REQUIRED ACTION: Exactly the lines from the opening of the records through the line containing "export DETAILED_ROUTE_END_ITERATION = 7" should be copied, with both included.

DATA FOR REVIEW section start

### config.mk
export PLATFORM = sky130hd
export DESIGN_NAME = fracMac_flat
export DESIGN_NICKNAME = d
export VERILOG_FILES = /design/src/residuPkg.sv /design/src/residuIf.sv /design/src/fracMac.sv /design/src/flat_wrapper.sv
export SDC_FILE = /design/constraint.sdc
export NUM_CORES = 1
export LEC_CHECK = 0
export BUFFER_PORTS_ARGS = -buffer_cell sky130_fd_sc_hd__buf_2
export CAP_MARGIN = 20
export CELL_PAD_IN_SITES_DETAIL_PLACEMENT = 1
export CELL_PAD_IN_SITES_GLOBAL_PLACEMENT = 1
export CORE_MARGIN = 4
export CORE_UTILIZATION = 43
export DETAILED_ROUTE_END_ITERATION = 7
export GPL_TIMING_DRIVEN = 1
export PLACE_DENSITY = 0.8
export SLEW_MARGIN = 20
export SYNTH_ARGS = -nofsm -noshare
export SYNTH_HDL_FRONTEND = slang
export SYNTH_SLANG_ARGS = --single-unit
export TNS_END_PERCENT = 1
### constraint.sdc
create_clock -name vclk -period 8
set_input_delay 0.4 -clock vclk [all_inputs]
set_output_delay 0.4 -clock vclk [all_outputs]
set_load 0.01 [all_outputs]
### src/residuPkg.sv
package residuPkg;

	////////////////////
	// Word types
	////////////////////

	// Scratch memory address
	typedef logic [10:0] addrT;

	// Q15 fractional value
	typedef logic signed [15:0] shortT;

	// Q31 accumulator value
	typedef logic signed [31:0] longT;

	// One memory word, seen whole or as two halves
	typedef union packed {
		longT longWord;
		struct packed {
			shortT hi;
			shortT lo;
		} halves;
	} memWordU;

	////////////////////
	// Constants
	////////////////////

	localparam int MEM_WORDS = 2048;

	// Scale shift applied to every accumulated output
	localparam shortT SHIFT_AMOUNT = 16'sd3;
	localparam longT ROUND_CONST = 32'sh0000_8000;

	localparam longT MAX_LONG = 32'sh7fff_ffff;
	localparam longT MIN_LONG = 32'sh8000_0000;
	localparam shortT MAX_SHORT = 16'sh7fff;
	localparam shortT MIN_SHORT = 16'sh8000;

endpackage
### src/residuIf.sv


// Fractional multiplier, results in the same cycle
interface macPort import residuPkg::*; ();
	shortT opA;
	shortT opB;
	longT accIn;
	longT multResult;
	longT macResult;

	modport ctrl (output opA, opB, accIn, input multResult, macResult);
	modport unit (input opA, opB, accIn, output multResult, macResult);
endinterface


### src/fracMac.sv
`timescale 1ns/10ps

module fracMac import residuPkg::*; (
	macPort.unit mac
);

	longT product;
	longT fracProd;
	logic signed [32:0] wideSum;

	////////////////////
	// Fractional multiply
	////////////////////

	always_comb
	begin
		product = mac.opA * mac.opB;
		// Only -1 times -1 overflows the doubled product
		if (mac.opA == MIN_SHORT && mac.opB == MIN_SHORT)
			fracProd = MAX_LONG;
		else
			fracProd = product <<< 1;
	end

	assign mac.multResult = fracProd;

	////////////////////
	// Accumulate with saturation
	////////////////////

	always_comb
	begin
		wideSum = {mac.accIn[31], mac.accIn} + {fracProd[31], fracProd};
		if (wideSum[32] != wideSum[31])
		begin
			// Clip by the true sign of the 33-bit sum
			if (wideSum[32])
				mac.macResult = MIN_LONG;
			else
				mac.macResult = MAX_LONG;
		end
		else
		begin
			mac.macResult = wideSum[31:0];
		end
	end

endmodule

### src/flat_wrapper.sv
// flat-port wrapper written by rule: the top's interface ports become plain ports
module fracMac_flat import residuPkg::*;
  (mac_opA, mac_opB, mac_accIn, mac_multResult, mac_macResult);
  macPort mac_i ();
  input wire logic [$bits(mac_i.opA)-1:0] mac_opA;
  input wire logic [$bits(mac_i.opB)-1:0] mac_opB;
  input wire logic [$bits(mac_i.accIn)-1:0] mac_accIn;
  output wire logic [$bits(mac_i.multResult)-1:0] mac_multResult;
  output wire logic [$bits(mac_i.macResult)-1:0] mac_macResult;
  assign mac_i.opA = mac_opA;
  assign mac_i.opB = mac_opB;
  assign mac_i.accIn = mac_accIn;
  assign mac_multResult = mac_i.multResult;
  assign mac_macResult = mac_i.macResult;
  fracMac u_core (.mac(mac_i));
endmodule
# After elaboration in Yosys (flattened, before gate mapping)
# Cells that the tools add are included.
[totals]
regBits = 0
in_bits = 64
out_inout_bits = 64
elab_cells = 9
[classes]
add_sub_neg = 1
multipliers = 1
n_eq_ne = 3
n_mux = 3
reduce_logical = 1
[op_table]
columns = ["cell", "count"]
rows = [
  ["$mux W32", 3],
  ["$add A32 B32 Y33", 1],
  ["$eq A16 B16 Y1 const B", 2],
  ["$mul A16 B16 Y31", 1],
  ["$logic_and A1 B1 Y1", 1],
  ["$ne A1 B1 Y1", 1],
]

# Longest topological paths before layout
[depth]
word_depth = 6
depth_mapped = 35

# Worst setup path after synthesis
# No wires, ideal clock.
[synth_path]
kind = "input to output"
startpoint = "input port mac_opB[7]"
endpoint = "output port mac_macResult[2]"
arrival_ps = 7964
required_time_ps = 7600
path_slack_ps = -364
path_stages = 34
cell_sequence = "clkbuf_1 clkbuf_1 nand2_1 fa_1 inv_1 fa_1 inv_1 fa_1 inv_1 fa_1 fa_1 inv_1 fa_1 inv_1 ha_1 a21o_1 a21o_1 a221oi_2 a21boi_0 o21bai_1 a21oi_1 o21a_1 o21ai_0 ha_1 nand2_1 nor2_1 a221oi_1 o21ai_0 nor4b_4 nor3_1 nor3_2 a2bb2o_4 buf_6 o21ai_0"
[synth_via]
elab_chain_len = 6
elab_cells_between_ends = 8
[synth_rtl]
columns = ["element", "line", "source"]
rows = [
  ["from (decl)", "flat_wrapper.sv:6", "input wire logic [$bits(mac_i.opB)-1:0] mac_opB;"],
  ["parallel branches: the longest is 2 deep, another holds $mul A16 B16 Y31", "--", ""],
  ["$mux W32 *", "fracMac.sv:19", "if (mac.opA == MIN_SHORT && mac.opB == MIN_SHORT)"],
  ["via mac_multResult[23]", "flat_wrapper.sv:8", "output wire logic [$bits(mac_i.multResult)-1:0] mac_multResult;"],
  ["$add A32 B32 Y33 *", "fracMac.sv:33", "wideSum = {mac.accIn[31], mac.accIn} + {fracProd[31], fracProd};"],
  ["$mux W32 or $ne A1 B1 Y1 (tied branches)", "fracMac.sv:37, fracMac.sv:34", ""],
  ["$mux W32 *", "fracMac.sv:34", "if (wideSum[32] != wideSum[31])"],
  ["to (decl)", "flat_wrapper.sv:9", "output wire logic [$bits(mac_i.macResult)-1:0] mac_macResult;"],
]
# Mark *: on every way through the listed nets, which the timed path passes.

# Worst setup path after layout
[layout_path]
startpoint = "input port mac_opA[7]"
endpoint = "output port mac_macResult[23]"
[layout_via]
elab_chain_len = 6
elab_cells_between_ends = 8
[layout_rtl]
columns = ["element", "line", "source"]
rows = [
  ["from (decl)", "flat_wrapper.sv:5", "input wire logic [$bits(mac_i.opA)-1:0] mac_opA;"],
  ["parallel branches: the longest is 2 deep, another holds $mul A16 B16 Y31", "--", ""],
  ["$mux W32 *", "fracMac.sv:19", ""],
  ["$add A32 B32 Y33 *", "fracMac.sv:33", ""],
  ["$mux W32 or $ne A1 B1 Y1 (tied branches)", "fracMac.sv:37, fracMac.sv:34", ""],
  ["$mux W32 *", "fracMac.sv:34", ""],
]
# Every way passes the cells marked *.

==> impl_metrics.ini <==
[route]
viasPerCell = 5.618
drt_wl_total_um = 45720
vias = 11400
drt_first_pass_iters = 5
initialDrtViolationCount = 742
antenna_left = 0
wl_per_cell_um = 22.53
drc = 0

[yosys]
yosys.area.top_type = fa_1
synth_area_mm2 = 0.01184
yosys-top-cells-area = fa_1 43%, ha_1 12%, inv_1 9.6%, and2_1 6.3%, nand2_1 5.6%
synth_nets = 1831
yosysWarnings = 0
synthCells = 1397
yosysSeqAreaShare_pct = 0
synth_top_area_share_pct = 43.44
ys_types = 60
syn_avg_cell_area_um2 = 8.477

[setup_path]
cp-end-kind = primary output
worstPathRequired_ns = 7.60
crit_path_top_delay_cell = fa_1
arrival_ns = 8.48
start_kind = input port
critPathLaunch = mac_opA[7]
cpMostUsedCell = fa_1
worstSetupPathType = in2out
max_stage_delay_ns = 0.57
cp_max_fo = 9

[floorplan]
core_area_mm2 = 0.02703
ios = 128
die_h_um = 174.0
rows = 60
die_area_mm2 = 0.03026
start_util_pct = 43.82
die_x_um = 174.0

[cts]
cts_hold_buffers = 0

[layout]
layout.area.seq_um2 = 0
final_common_cell = inv_1
layout_common_cells = 302 x inv_1, 257 x fa_1, 209 x buf_4
layout.cells.non_filler = 2029
fin_nets = 2121
drive_gt1_share_pct = 24.75
area_growth_pct = 24.72
clkbuf_count = 0
seq_cells = 0

[flow_run]
cap_violations = 0

[timing]
setup_slack_ns = -0.8763
setup-violations-final = 32
slew_headroom_pct = 31.67
tightest_slew_ns = 1.025
hold-worst-slack_ns = 1.440
setup_tns_ns = -23.86
finalCriticalPeriod_ns = 8.876
clock.fmax_mhz = 112.7
maxSlewViolCount = 0
timing.final.crit_share_pct = 111.0
rsz0062_at_grt = yes
finalHoldViolCount = 0

[place]
port_buffers = 128
dp.cells = 2011
pre_cts_ws_ns = -0.8655
gp_congestion = 0.9078
dp_hpwl_um = 35450

[global_routing]
grt_max_degree = 32
antenna_found_initial = 3
grt_pass1_vias = 13450
grt.total_usage_pct = 28.62
overflow = 0
grt_pass1_wl_um = 69850

[worst_hold_path]
hold_start = mac_accIn[31]
hold_class = in2out
hold_depth = 5

[outcome]
violations = negative setup slack
status = finished, violations left
area by class of cell:
class	instances	area (um2)
repair buffers	339	2268
multi-input cells	1044	10930
fillers	3246	12260
diodes	3	7.507
well taps	341	426.7
inverters	302	1134
worst max-delay path: cells and delay by family:
kind / cells / cell delay (ns)
xor gates and xnor gates: 1 / 0.20
and+or+nand+nor: 4 / 0.81
adders and majority gates: 8 / 3.80
buffers and inverters: 9 / 1.00
AOI/OAI and AO/OA: 11 / 2.24
cell usage after synthesis, types with 9 or more instances:
cell type and number:
nand3_1 14, nand2b_1 13, ha_1 113, o21ai_0 58, fa_1 257, xnor2_1 33, nor2_1 32, o21a_1 13
and2_1 119, a21o_1 20, nor4_1 9, inv_1 302, nand2_1 178, xor2_1 19, a21oi_1 43, nor3_1 16
o21bai_1 11, clkbuf_1 47
what timing repair did:
item                       4_1_cts  5_1_grt
resized for setup               57       29
cloned                           3        0
setup buffers                   10        2
setup endpoints to repair       32       32
pin swaps                       21       16
worst paths after layout:
path                end
max   mac_macResult[23]
min   mac_macResult[31]
per-stage QoR:
step / cell area [um2] / utilization, %
floorplan: 11890 / -
global placement: 14210 / 52.60
detailed placement: 14210 / 52.60
global route: 14770 / 54.65
finish: 14770 / 54.65
CTS: 14620 / 54.09
cells by family after synthesis:
kind of cell	synth area share (%)
buffers and inverters	11.53
XOR/XNOR	3.846
multiplexers	0.09508
AO/OA/AOI/OAI	11.28
AND/OR/NAND/NOR	17.87
adder cells (fa/ha/maj)	55.38
per-layer routing:
layer  part of all wire (%)  wire length [um]  global-route usage [%]  vias to the layer above
met5                      0                 0                       0                        -
met4                    6.3              2869                   13.33                        0
met3                    4.8              2216                   3.132                      201
met2                     53             24220                   54.48                      468
met1                     36             16420                   31.78                     5813
li1                       -                 -                       -                     4917
Power is not shown: default switching activity piles up to over one toggle a cycle in this logic, so the estimate is an artifact.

DATA FOR REVIEW section end

COMPLETED EXERCISE:
### config.mk
export PLATFORM = sky130hd
export DESIGN_NAME = fracMac_flat
export DESIGN_NICKNAME = d
export VERILOG_FILES = /design/src/residuPkg.sv /design/src/residuIf.sv /design/src/fracMac.sv /design/src/flat_wrapper.sv
export SDC_FILE = /design/constraint.sdc
export NUM_CORES = 1
export LEC_CHECK = 0
export BUFFER_PORTS_ARGS = -buffer_cell sky130_fd_sc_hd__buf_2
export CAP_MARGIN = 20
export CELL_PAD_IN_SITES_DETAIL_PLACEMENT = 1
export CELL_PAD_IN_SITES_GLOBAL_PLACEMENT = 1
export CORE_MARGIN = 4
export CORE_UTILIZATION = 43
export DETAILED_ROUTE_END_ITERATION = 7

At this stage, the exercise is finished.